■ TASK TO COMPLETE
Show every line of the data where the word "area" can be found.

■ DATA FOR REVIEW
This design comes from an exercise in tuning for small area, a short achievable clock period and few clock cycles on the open sky130 flow, not from production work. No run shown here included a check of the RTL's function; only the layout flow was run. Power figures rest on the tool's default switching activity, not on a simulated workload.

### design.v
module xvcd_clkdiv (
    input  wire        clk,
    input  wire        rst,           
    input  wire        in_valid,
    output wire        in_ready,
    input  wire [31:0] in_hz,         
    input  wire        in_hs,         
    output reg         out_valid,
    input  wire        out_ready,
    output wire [15:0] out_divisor,
    output wire [31:0] out_achieved,  
    output reg         out_base_high,
    output reg         out_clamped,
    output reg         out_err        
);
    localparam [22:0] M_STD = 23'd5_999_999;    
    localparam [2:0] S_IDLE  = 3'd0,
                     S_SETUP = 3'd1,    
                     S_DIV1  = 3'd2,    
                     S_DIV2  = 3'd3,    
                     S_TAB   = 3'd4,    
                     S_DONE  = 3'd5;
    reg  [2:0]  state;
    reg  [22:0] rem;         
    reg  [22:0] den;         
    reg  [24:0] quo;         
    reg  [4:0]  cnt;         
    reg         m_bit;       
    assign in_ready     = (state == S_IDLE);
    assign out_divisor  = den[15:0];
    wire [25:0] inc_c;
    assign inc_c[0] = 1'b1;
    genvar g;
    generate
        for (g = 0; g < 25; g = g + 1) begin : g_inc
            assign inc_c[g + 1] = inc_c[g] & quo[g];
        end
    endgenerate
    assign out_achieved = {7'd0, quo ^ inc_c[24:0]};
    function automatic ge_c(input [31:0] x, input [31:0] c);
        integer j;
        reg     r;
        begin
            r = 1'b1;
            for (j = 0; j < 32; j = j + 1)
                r = c[j] ? (x[j] & r) : (x[j] | r);
            ge_c = r;
        end
    endfunction
    wire ge_92    = ge_c(in_hz, 32'd92);
    wire ge_6m    = ge_c(in_hz, 32'd6_000_000);
    wire gt_6m    = ge_c(in_hz, 32'd6_000_001);
    wire gt_30m   = ge_c(in_hz, 32'd30_000_001);
    wire ge_30m   = ge_c(in_hz, 32'd30_000_000);
    wire ge_15m   = ge_c(in_hz, 32'd15_000_000);
    wire ge_10m   = ge_c(in_hz, 32'd10_000_000);
    wire ge_7m5   = ge_c(in_hz, 32'd7_500_000);
    wire high     = in_hs & gt_6m;
    wire [2:0] hdiv = ge_30m ? 3'd0 : ge_15m ? 3'd1 : ge_10m ? 3'd2 :
                      ge_7m5 ? 3'd3 : 3'd4;
    wire [22:0] lz_in = {quo[21:0], 1'b1};
    wire [23:0] above;                        
    assign above[23] = 1'b0;
    generate
        for (g = 22; g >= 0; g = g - 1) begin : g_above
            assign above[g] = above[g + 1] | lz_in[g];
        end
    endgenerate
    wire [22:0] lead = lz_in & ~above[23:1];   
    reg [4:0]  k_start;
    reg [22:0] rem_init;
    reg        m_init;
    integer    i;
    always @(*) begin
        k_start  = 5'd0;
        rem_init = 23'd0;
        m_init   = 1'b0;
        for (i = 0; i < 23; i = i + 1) begin
            k_start  = k_start  | ({5{lead[i]}} & (5'd22 - i[4:0]));
            rem_init = rem_init | ({23{lead[i]}} & (M_STD >> (23 - i)));
            m_init   = m_init   | (lead[i] & M_STD[22 - i]);
        end
    end
    wire [4:0]  cnt_dec = cnt - 5'd1;
    wire [23:0] rem_sh  = {rem, m_bit};
    wire [23:0] sb_b = {1'b1, ~den};
    wire [24:0] sb_c;
    assign sb_c[0] = (state != S_DIV2);
    generate
        for (g = 0; g < 24; g = g + 1) begin : g_sub
            assign sb_c[g + 1] = (rem_sh[g] & sb_b[g]) | ((rem_sh[g] | sb_b[g]) & sb_c[g]);
        end
    endgenerate
    wire [24:0] rem_sub = {~sb_c[24], rem_sh ^ sb_b ^ sb_c[23:0]};
    wire        q_bit   = sb_c[24];
    wire [22:0] rem_nxt = q_bit ? rem_sub[22:0] : rem_sh[22:0];
    wire [24:0] q_next  = {quo[23:0], q_bit};
    wire        last    = (cnt == 5'd0);
    wire        start2  = (state == S_DIV1) && last && (quo[23:2] != 22'd0);
    wire [2:0]  ti = den[2:0];
    wire [24:0] tab_std =
        ti[2] ? (ti[1] ? (ti[0] ? 25'd749_999   : 25'd857_142)
                       : (ti[0] ? 25'd999_999   : 25'd1_199_999))
              : (ti[1] ? (ti[0] ? 25'd1_499_999 : 25'd1_999_999)
                       : (ti[0] ? 25'd2_999_999 : 25'd5_999_999));
    wire [24:0] tab_high =
        ti[2] ? 25'd5_999_999
              : (ti[1] ? (ti[0] ? 25'd7_499_999 : 25'd9_999_999)
                       : (ti[0] ? 25'd14_999_999 : 25'd29_999_999));
    wire [24:0] tab = out_base_high ? tab_high : tab_std;
    always @(posedge clk) begin
        if (state == S_SETUP || start2) begin
            rem   <= rem_init;
            cnt   <= k_start;
            m_bit <= m_init;
        end else begin
            rem   <= rem_nxt;
            cnt   <= cnt_dec;
            m_bit <= M_STD[cnt_dec];
        end
    end
    always @(posedge clk) begin
        if (rst) begin
            state     <= S_IDLE;
            out_valid <= 1'b0;
        end else begin
            case (state)
            S_IDLE: begin
                if (in_valid) begin
                    out_err       <= !ge_92;
                    out_base_high <= high;
                    out_clamped   <= in_hs ? gt_30m : gt_6m;
                    if (!ge_92) begin
                        out_valid <= 1'b1;
                        state     <= S_DONE;
                    end else if (ge_6m) begin
                        den   <= high ? {20'd0, hdiv} : 23'd0;
                        state <= S_TAB;
                    end else begin
                        den   <= in_hz[22:0];
                        quo   <= {3'd0, in_hz[22:1]};
                        state <= S_SETUP;
                    end
                end
            end
            S_SETUP: begin
                quo   <= 25'd0;
                state <= S_DIV1;
            end
            S_DIV1: begin
                if (last) begin
                    den <= q_next[22:0];
                    quo <= 25'd0;
                    state <= start2 ? S_DIV2 : S_TAB;
                end else begin
                    quo <= q_next;
                end
            end
            S_DIV2: begin
                quo <= q_next;
                if (last) begin
                    out_valid <= 1'b1;
                    state     <= S_DONE;
                end
            end
            S_TAB: begin
                quo       <= tab;
                out_valid <= 1'b1;
                state     <= S_DONE;
            end
            S_DONE: begin
                if (out_ready) begin
                    out_valid <= 1'b0;
                    state     <= S_IDLE;
                end
            end
            default: state <= S_IDLE;
            endcase
        end
    end
endmodule
From an optimization exercise on the open Yosys and OpenROAD flow, aimed at small area, a short achievable clock period and few clock cycles per item; shortcuts taken in it are not production practice.
In this exercise RTL edits were held to simulation tests only and were not proved equivalent to the original.
Power figures rest on the tool's default switching activity, not on a simulated workload.

==> run a <==
## slrb_rx
module slrb_rx (
    input             clk,
    input             rst,
    input             cfg_valid,
    input      [14:0] cfg_word,
    input      [7:0]  cfg_ikey,
    input      [7:0]  cfg_ckey,
    input      [3:0]  cfg_init_sn,
    input      [31:0] cfg_init_hfn,
    output     [1:0]  life,
    input             pdu_valid,
    output            pdu_ready,
    input      [31:0] pdu_sdu_id,
    input      [3:0]  pdu_sn,
    input      [3:0]  pdu_len,
    input      [63:0] pdu_payload,
    input             pdu_corrupted,
    input      [31:0] pdu_count_in,
    input      [1:0]  pdu_verified_in,
    output            rsp_valid,
    output reg        rsp_accept,
    output reg [1:0]  rsp_verified,
    output reg [3:0]  rsp_status,
    output reg [31:0] rsp_count,
    output reg [4:0]  rsp_ndrain,
    output reg        dlv_valid,
    output reg [31:0] dlv_sdu_id,
    output reg [31:0] dlv_count,
    output reg [3:0]  dlv_len,
    output reg [63:0] dlv_body,
    output reg [15:0] st_delivered,
    output reg [15:0] st_integ,
    output reg [15:0] st_dup,
    output     [4:0]  st_buffered
);
==> flow/config.mk <==
export PLATFORM = sky130hd
export DESIGN_NAME = slrb_rx
export DESIGN_NICKNAME = slrb_rx
export VERILOG_FILES = /design/flow/design.v
export SDC_FILE = /design/flow/constraint.sdc
export NUM_CORES = 4
export LEC_CHECK = 0
export CAP_MARGIN = 20
export CORE_MARGIN = 2
export CORE_UTILIZATION = 50
export CTS_CLUSTER_DIAMETER = 50
export CTS_CLUSTER_SIZE = 20
export SLEW_MARGIN = 20
==> flow/constraint.sdc <==
create_clock -name core_clock -period 22.0 [get_ports {clk}]
set_input_delay 4.4000 -clock core_clock [delete_from_list [all_inputs] [get_ports {clk}]]
set_output_delay 4.4000 -clock core_clock [all_outputs]
set_load 0.01 [all_outputs]
standard.sh (not shown) runs the stock make flow with config.mk's settings and CLKGATE_MAP_FILE= SYNTH_SCRIPT=/design/flow/synth_recipe.tcl, a recipe that flattens the netlist after the stock synthesis.
==> flow/flow/run.sh <==
#!/bin/bash
set -euo pipefail
cd "$(dirname "$0")/.."
export SETUP_SLACK_MARGIN=15.5
bash standard.sh > flow_standard.log 2>&1
==> inputs of run b, as changes to run a <==
--- a/flow/design.v
+++ b/flow/design.v
@@ -55,17 +55,29 @@
     reg [7:0] c_kb;       
     reg [5:0] c_bsum;     
     reg [4:0] c_bxor;     
     assign life = life_r;
     wire [4:0]  cfg_snbits   = cfg_word[12:8];
-    wire [3:0]  cfg_max_sn   = (4'd1 << cfg_snbits[2:0]) - 4'd1;
-    wire [31:0] cfg_hfn_mask = 32'hFFFFFFFF >> cfg_snbits[2:0];
+    reg  [3:0]  cfg_max_sn;
+    reg         cfg_hfn_ok;
+    reg  [31:0] cfg_hs;        
+    always @(*) begin
+        case (cfg_snbits[1:0])
+            2'd1: begin cfg_max_sn = 4'd1; cfg_hfn_ok = (cfg_init_hfn[31]    == 1'b0);
+                        cfg_hs = {cfg_init_hfn[30:0], 1'b0}; end
+            2'd2: begin cfg_max_sn = 4'd3; cfg_hfn_ok = (cfg_init_hfn[31:30] == 2'd0);
+                        cfg_hs = {cfg_init_hfn[29:0], 2'b0}; end
+            2'd3: begin cfg_max_sn = 4'd7; cfg_hfn_ok = (cfg_init_hfn[31:29] == 3'd0);
+                        cfg_hs = {cfg_init_hfn[28:0], 3'b0}; end
+            default: begin cfg_max_sn = 4'd15; cfg_hfn_ok = (cfg_init_hfn[31:28] == 4'd0);
+                        cfg_hs = {cfg_init_hfn[27:0], 4'b0}; end
+        endcase
+    end
     wire cfg_ok = (!cfg_word[6] || cfg_word[13]) &&
                   (!cfg_word[7] || cfg_word[14]) &&
                   (cfg_snbits >= 5'd1) && (cfg_snbits <= 5'd4) &&
-                  (cfg_init_sn <= cfg_max_sn) &&
-                  ((cfg_init_hfn & ~cfg_hfn_mask) == 32'd0);
+                  (cfg_init_sn <= cfg_max_sn) && cfg_hfn_ok;
     wire cfg_take = cfg_valid && (life_r == 2'd0);
     reg [3:0]  max_sn;
     reg [3:0]  win;
     reg [4:0]  one_s;     
     always @(*) begin
@@ -377,11 +389,11 @@
                     c_kb     <= cfg_ckey + {cfg_word[4:0], 3'b000} + {cfg_word[5], 6'd0};
                     c_bsum   <= {1'b0, cfg_word[4:0]} + {5'd0, cfg_word[5]};
                     c_bxor   <= cfg_word[4:0] ^ {4'd0, cfg_word[5]};
                     ne_sn    <= cfg_init_sn;
                     ld_valid <= 1'b0;
-                    hs       <= cfg_init_hfn << cfg_snbits[2:0];
+                    hs       <= cfg_hs;
                     ini      <= 2'd3;
                 end
             end else if (ini != 2'd0) begin
                 ini <= ini - 2'd1;
             end
CORE_UTILIZATION = 65   (was 50)
CTS_CLUSTER_DIAMETER = 70   (was 50)
CTS_CLUSTER_SIZE = 28   (was 20)
==> summary of the runs <==
Run a finished with timing, DRC and antenna clean. Run b finished clean.
Of run a and run b, run a has the higher die area (gap 30%, measured against run b).
Sequential share of layout area: run a is lower than run b (2.0 points).
In run a the synthesized cell count is lower than in run b, by 0.96%.
Critical path depth: run a is higher than run b (6).
Power: run a is higher than run b (about 12%).
In run b the flip-flop and latch count is lower than in run a, by 1.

■ EXPECTED ANSWER
This design comes from an exercise in tuning for small area, a short achievable clock period and few clock cycles on the open sky130 flow, not from production work. No run shown here included a check of the RTL's function; only the layout flow was run. Power figures rest on the tool's default switching activity, not on a simulated workload.
From an optimization exercise on the open Yosys and OpenROAD flow, aimed at small area, a short achievable clock period and few clock cycles per item; shortcuts taken in it are not production practice.
Of run a and run b, run a has the higher die area (gap 30%, measured against run b).
Sequential share of layout area: run a is lower than run b (2.0 points).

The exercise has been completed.